**ASSIGNED TASK:** Wherever the string "instances" shows up in the data below, copy the whole line.

=== DATA RECORDS ===

### src/rtl/disp_wr_pkg.sv
package disp_wr_pkg;

    typedef struct packed {
        logic [7:0] dat;
        logic       is_data;
        logic       to_slave;
    } wr_item_t;

    typedef enum logic [1:0] {
        PAR_IDLE  = 2'd0,
        PAR_SETUP = 2'd1,
        PAR_STRB  = 2'd2,
        PAR_HOLD  = 2'd3
    } par_state_t;

    typedef enum logic [1:0] {
        SER_IDLE  = 2'd0,
        SER_SHIFT = 2'd1,
        SER_HOLD  = 2'd2
    } ser_state_t;

    // Serial format on the shared bus: data on bit 7, clock on bit 6.
    function automatic logic [7:0] ser_bus(input logic sdo, input logic sck);
        return {sdo, sck, 6'b000000};
    endfunction

endpackage

### src/rtl/disp_wr_par_eng.sv
module disp_wr_par_eng
    import disp_wr_pkg::*;
#(
    parameter int STRB_CLKS = 2
) (
    input  logic clk,
    input  logic rst,
    input  logic go,
    output logic busy,
    output logic strobe
);
    localparam int CW = $clog2(STRB_CLKS + 1);

    par_state_t      st;
    logic [CW-1:0]   cnt;

    always_ff @(posedge clk) begin
        if (rst) begin
            st  <= PAR_IDLE;
            cnt <= '0;
        end else begin
            case (st)
                PAR_IDLE:  if (go) st <= PAR_SETUP;
                PAR_SETUP: begin
                    st  <= PAR_STRB;
                    cnt <= CW'(STRB_CLKS - 1);
                end
                PAR_STRB: begin
                    if (cnt == '0) st <= PAR_HOLD;
                    else           cnt <= cnt - 1'b1;
                end
                default:   st <= PAR_IDLE;
            endcase
        end
    end

    assign busy   = (st != PAR_IDLE);
    assign strobe = (st == PAR_STRB);
endmodule

### src/rtl/disp_wr_ser_eng.sv
module disp_wr_ser_eng
    import disp_wr_pkg::*;
#(
    parameter int SCK_HALF = 1
) (
    input  logic       clk,
    input  logic       rst,
    input  logic       go,
    input  logic [7:0] dat,
    output logic       busy,
    output logic       sck,
    output logic       sdo
);
    localparam int HW = $clog2(SCK_HALF + 1);

    ser_state_t    st;
    logic [7:0]    shreg;
    logic [2:0]    bit_idx;
    logic          phase_hi;
    logic [HW-1:0] hcnt;

    always_ff @(posedge clk) begin
        if (rst) begin
            st       <= SER_IDLE;
            shreg    <= '0;
            bit_idx  <= '0;
            phase_hi <= 1'b0;
            hcnt     <= '0;
        end else begin
            case (st)
                SER_IDLE: if (go) begin
                    st       <= SER_SHIFT;
                    shreg    <= dat;
                    bit_idx  <= 3'd7;
                    phase_hi <= 1'b0;
                    hcnt     <= HW'(SCK_HALF - 1);
                end
                SER_SHIFT: begin
                    if (hcnt != '0) begin
                        hcnt <= hcnt - 1'b1;
                    end else begin
                        hcnt <= HW'(SCK_HALF - 1);
                        if (!phase_hi) begin
                            phase_hi <= 1'b1;
                        end else begin
                            phase_hi <= 1'b0;
                            if (bit_idx == 3'd0) begin
                                st <= SER_HOLD;
                            end else begin
                                bit_idx <= bit_idx - 1'b1;
                                shreg   <= {shreg[6:0], 1'b0};
                            end
                        end
                    end
                end
                default: st <= SER_IDLE;
            endcase
        end
    end

    assign busy = (st != SER_IDLE);
    assign sck  = (st == SER_SHIFT) && phase_hi;
    assign sdo  = shreg[7];
endmodule

### src/rtl/disp_wr_if.sv
module disp_wr_if
    import disp_wr_pkg::*;
#(
    parameter int STRB_CLKS = 2,
    parameter int SCK_HALF  = 1
) (
    input  logic       clk,
    input  logic       rst,
    input  logic       par_sel,
    input  logic       in_valid,
    output logic       in_ready,
    input  logic [7:0] in_dat,
    input  logic       in_is_data,
    input  logic       in_to_slave,
    output logic [7:0] bus_out,
    output logic       dc_out,
    output logic       wr_n,
    output logic       cs_mst_n,
    output logic       cs_slv_n
);
    wr_item_t held;
    logic     accept, p_busy, p_strobe, s_busy, s_sck, s_sdo, active;

    assign accept = in_valid && in_ready;

    always_ff @(posedge clk) begin
        if (rst)         held <= '0;
        else if (accept) held <= '{dat: in_dat, is_data: in_is_data, to_slave: in_to_slave};
    end

    disp_wr_par_eng #(.STRB_CLKS(STRB_CLKS)) par_i (
        .clk    (clk),
        .rst    (rst),
        .go     (accept && par_sel),
        .busy   (p_busy),
        .strobe (p_strobe)
    );

    disp_wr_ser_eng #(.SCK_HALF(SCK_HALF)) ser_i (
        .clk  (clk),
        .rst  (rst),
        .go   (accept && !par_sel),
        .dat  (in_dat),
        .busy (s_busy),
        .sck  (s_sck),
        .sdo  (s_sdo)
    );

    assign active   = p_busy || s_busy;
    assign in_ready = !rst && !active;
    assign wr_n     = !p_strobe;
    assign cs_mst_n = !(active && !held.to_slave);
    assign cs_slv_n = !(active && held.to_slave);
    assign dc_out   = active && held.is_data;

    always_comb begin
        if (p_busy)      bus_out = held.dat;
        else if (s_busy) bus_out = ser_bus(s_sdo, s_sck);
        else             bus_out = 8'h00;
    end
endmodule

### config.mk
export PLATFORM = sky130hd
export DESIGN_NAME = disp_wr_if
export DESIGN_NICKNAME = d
export VERILOG_FILES = /design/src/rtl/disp_wr_pkg.sv /design/src/rtl/disp_wr_par_eng.sv /design/src/rtl/disp_wr_ser_eng.sv /design/src/rtl/disp_wr_if.sv
export SDC_FILE = /design/constraint.sdc
export NUM_CORES = 1
export LEC_CHECK = 0
export BUFFER_PORTS_ARGS = -buffer_cell sky130_fd_sc_hd__buf_4
export CAP_MARGIN = 20
export CORE_UTILIZATION = 55
export CTS_BUF_LIST = sky130_fd_sc_hd__clkbuf_4 sky130_fd_sc_hd__clkbuf_8 sky130_fd_sc_hd__clkbuf_16
export CTS_CLUSTER_SIZE = 30
export DETAILED_ROUTE_END_ITERATION = 6
export HOLD_SLACK_MARGIN = 0.05
export PLACE_DENSITY_LB_ADDON = 0.12
export SKIP_CTS_REPAIR_TIMING = 1
export SYNTH_ARGS = -nofsm -noshare
export SYNTH_HDL_FRONTEND = slang
export SYNTH_HIERARCHICAL = 1
export SYNTH_SLANG_ARGS = --single-unit
### constraint.sdc
create_clock -name clk -period 3.55 [get_ports clk]
set_clock_uncertainty 0.2 [all_clocks]
set_input_delay 0.1775 -clock clk [delete_from_list [all_inputs] [get_ports clk]]
set_output_delay 0.1775 -clock clk [all_outputs]
set_load 0.02 [all_outputs]
==> results.ini <==
[global_route]
grt_usage_pct = 18.6
antenna_found_initial = 0
grt_pass1_vias = 1119
grt_max_degree = 40
grt_pass1_wl_mm = 4.66
grt_overflow_total = 0

[yosys]
async_reset_ff_share_pct = 0
synth-seq-cells = 28
seq_area_frac_synth_pct = 35.9
syn-num-nets = 180
synthCells = 159
synth.avg_cell_area_um2 = 9.82
yosys-top-cells-count = dfxtp_1, nand2b_1, mux2i_1, inv_1, nor3_1
synth.yosys.warnings = 6
synth_top_area_share_pct = 35.9
ys_top_cells_by_area = dfxtp_1, mux2i_1, nand2b_1
synth_ff_type = dfxtp_1
synth.distinct_cells = 37
yosys.area.top_type = dfxtp_1
synth_edf_count = 0
synth.most_common_cell = dfxtp_1
synthesis.area_um2 = 1560

[placed_design]
portBuffers = 26
gp_routability_congestion = 0.721
dp.cells = 207
post-dp-hpwl_mm = 1.94

[clocking]
clk_latency_ns = 0.33
cts.sinks = 28
cts_inserted_buffers = 3
cts_tree = built
ctsLongestPathBuffers = 2
path_clk_slew_ns = 0.15
root_buffer = clkbuf_4
h-tree-depth = 1

[setup_path]
slowest_delay_ns = 0.53
path_max_fanout = 13
critical_path_arrival_ns = 2.83
timing.rr.start = ser_i/st[0]$_SDFFE_PP0P_
cp-end-kind = register
start_kind = register
crit_slowest_cell = dfxtp_1
path_buf_inv = 0
crit_type = reg -> reg
worstPathRequired_ns = 3.56
regToRegSetupSlack_ns = 0.73
rr_worst_depth = 6
path_cells = or2_2, nor3_1, and3b_1, nor3b_4, or2_1, a211oi_2
r2r-end = ser_i/shreg[3]$_SDFFE_PP0P_
cp_top_family = simple AND/OR/NAND/NOR gates

[sta]
final_hold_viol_count = 0
rsz0062_at_grt = no
finalSetupTns_ns = 0
drv_slew = 0
max_freq_mhz = 354
slew_headroom_pct = 31.5
worst_slew_pin_slew_ns = 1.02
hold_slack_ns = 0.0364
final.min_clock_period_ns = 2.82
finalCritPeriodShare_pct = 79.5
setup-violations-final = 0

[cells_and_area]
stdcell_count = 221
layout.nets = 213
drive_above_1_share_pct = 24.6
antenna_cells = 0
area_delta_synth_final_pct = 20.9
n_fill_cell = 205

[floorplanning]
design.core.area_um2 = 2590
die_w_um = 55.3
initial_core_util_pct = 60.3
die_y_um = 55.3
ios = 27
row_count = 18
die_area_um2 = 3060

[power]
p_per_area_nw_per_um2 = 498
p_switching_mw = 0.308
power_frac_seq_pct = 42.0
power.leakage_nw = 0.745
irDropWorstVdd_uv = 350
p_comb_share_pct = 35.7
clkPwrFrac_pct = 22.3
power.internal_mw = 0.632
p_sw_share_pct = 32.8

[routing]
drtIter0Drc = 26
detail_route.vias_per_cell = 5.22
drcViolationCount = 0
vias = 1154
routed_wl_mm = 2.79
drt_pre_antenna_iters = 4
postRouteAntennaNets = 0
drt-wirelength-per-cell_um = 12.6

[worst_hold_path]
whs_endpoint = par_i/st[1]$_SDFFE_PP0P_
min_from = rst
whs_path_depth = 2
hold_path_class = in -> reg

[run_status]
status = finished, final reports clean

[job]
maxCapViolCount = 0

## metrics by stage
stage	utilization (%)	cell area [µm²]	worst slack (ns)	power, mW
2_1_floorplan	-	1560	0.823	0.648
3_3_place_gp	67.0	1740	0.861	0.716
3_5_place_dp	67.0	1740	0.759	0.729
4_1_cts	69.0	1790	0.734	0.940
5_1_grt	72.9	1890	0.538	0.994
6_report	72.9	1890	0.728	0.939
## flip-flops by register name (all words and copies together), names as in the netlist
name,count
held,10
ser_i/shreg,8
ser_i/bit_idx,3
par_i/cnt,2
par_i/st,2
ser_i/st,2
ser_i/phase_hi,1
## cells in the final DEF, fill, tap and decap left out, drive strengths merged, types with 2 or more instances in the layout
cell type / Yosys / final
o21a: 4 / 4
a21oi: 6 / 6
o21bai: 2 / 2
nor3b: 3 / 3
nand3: 2 / 2
dfxtp: 28 / 28
or2: 2 / 2
and2: 7 / 7
ha: 7 / 7
nand2: 5 / 5
mux2i: 18 / 18
a211oi: 9 / 9
inv: 10 / 10
a311oi: 2 / 2
buf: 6 / 26
nand2b: 23 / 23
o21ai: 3 / 3
clkbuf: 2 / 3
nor2: 3 / 3
and3b: 2 / 2
nor3: 8 / 8
dlygate4sd3: 0 / 10
## worst register-to-register path, cell delays in order (launching register included)
cell and delay [ns]:
dfxtp_1 0.53, or2_2 0.44, nor3_1 0.30, and3b_1 0.25
nor3b_4 0.38, or2_1 0.47, a211oi_2 0.13
## power groups by stage
stage               clock [mW]  sequential [mW]  combinational (mW)
global placement             0            0.400               0.316
floorplan                    0            0.391               0.257
detailed placement           0            0.402               0.327
CTS                      0.216            0.395               0.329
finish                   0.210            0.394               0.336
global route             0.224            0.402               0.368
## worst max-delay path by stage
stage / startpoint / end / slack [ns] / cells past startpoint
floorplan: ser_i/st[0]$_SDFFE_PP0P_ / ser_i/shreg[1]$_SDFFE_PP0P_ / 0.82 / 8
detailed placement: ser_i/st[0]$_SDFFE_PP0P_ / ser_i/shreg[6]$_SDFFE_PP0P_ / 0.76 / 6
global placement: ser_i/st[0]$_SDFFE_PP0P_ / ser_i/shreg[4]$_SDFFE_PP0P_ / 0.86 / 6
CTS: ser_i/st[0]$_SDFFE_PP0P_ / ser_i/shreg[1]$_SDFFE_PP0P_ / 0.73 / 6
global route: ser_i/st[0]$_SDFFE_PP0P_ / ser_i/shreg[1]$_SDFFE_PP0P_ / 0.54 / 6
finish: ser_i/st[0]$_SDFFE_PP0P_ / ser_i/shreg[3]$_SDFFE_PP0P_ / 0.73 / 6
## cells by family (layout without fill, tap and decap cells)
kind of cell               Yosys count  count (layout)  share of synthesized area [%]
and+or+nand+nor                     59              59                           25.2
AOI/OAI and AO/OA                   29              29                           15.6
DFF                                 28              28                           35.9
muxes                               18              18                           11.5
buffers and inverters               18              50                           6.17
adders and majority gates            7               7                           5.61
## layout make-up
class | instances | area [µm²] | share of cell area, %
Clock buffer | 3 | 22.5 | 1.19
Sequential cell | 28 | 561 | 29.7
Inverter | 10 | 37.5 | 1.99
Clock inverter | 1 | 30.0 | 1.59
Tap cell | 30 | 37.5 | 1.99
Multi-Input combinational cell | 113 | 905 | 47.9
Timing Repair Buffer | 36 | 295 | 15.6
## layer usage
layer	share of wire, %	GRT usage (%)	vias up
met4	0.36	6.43	0
met3	2.4	2.34	2
met1	50	24.3	531
li1	-	-	606
met2	47	31.5	15
met5	0	0	-
Power figures use the tool's default switching activity.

===

**TASK OUTPUT:**
## cells in the final DEF, fill, tap and decap left out, drive strengths merged, types with 2 or more instances in the layout
class | instances | area [µm²] | share of cell area, %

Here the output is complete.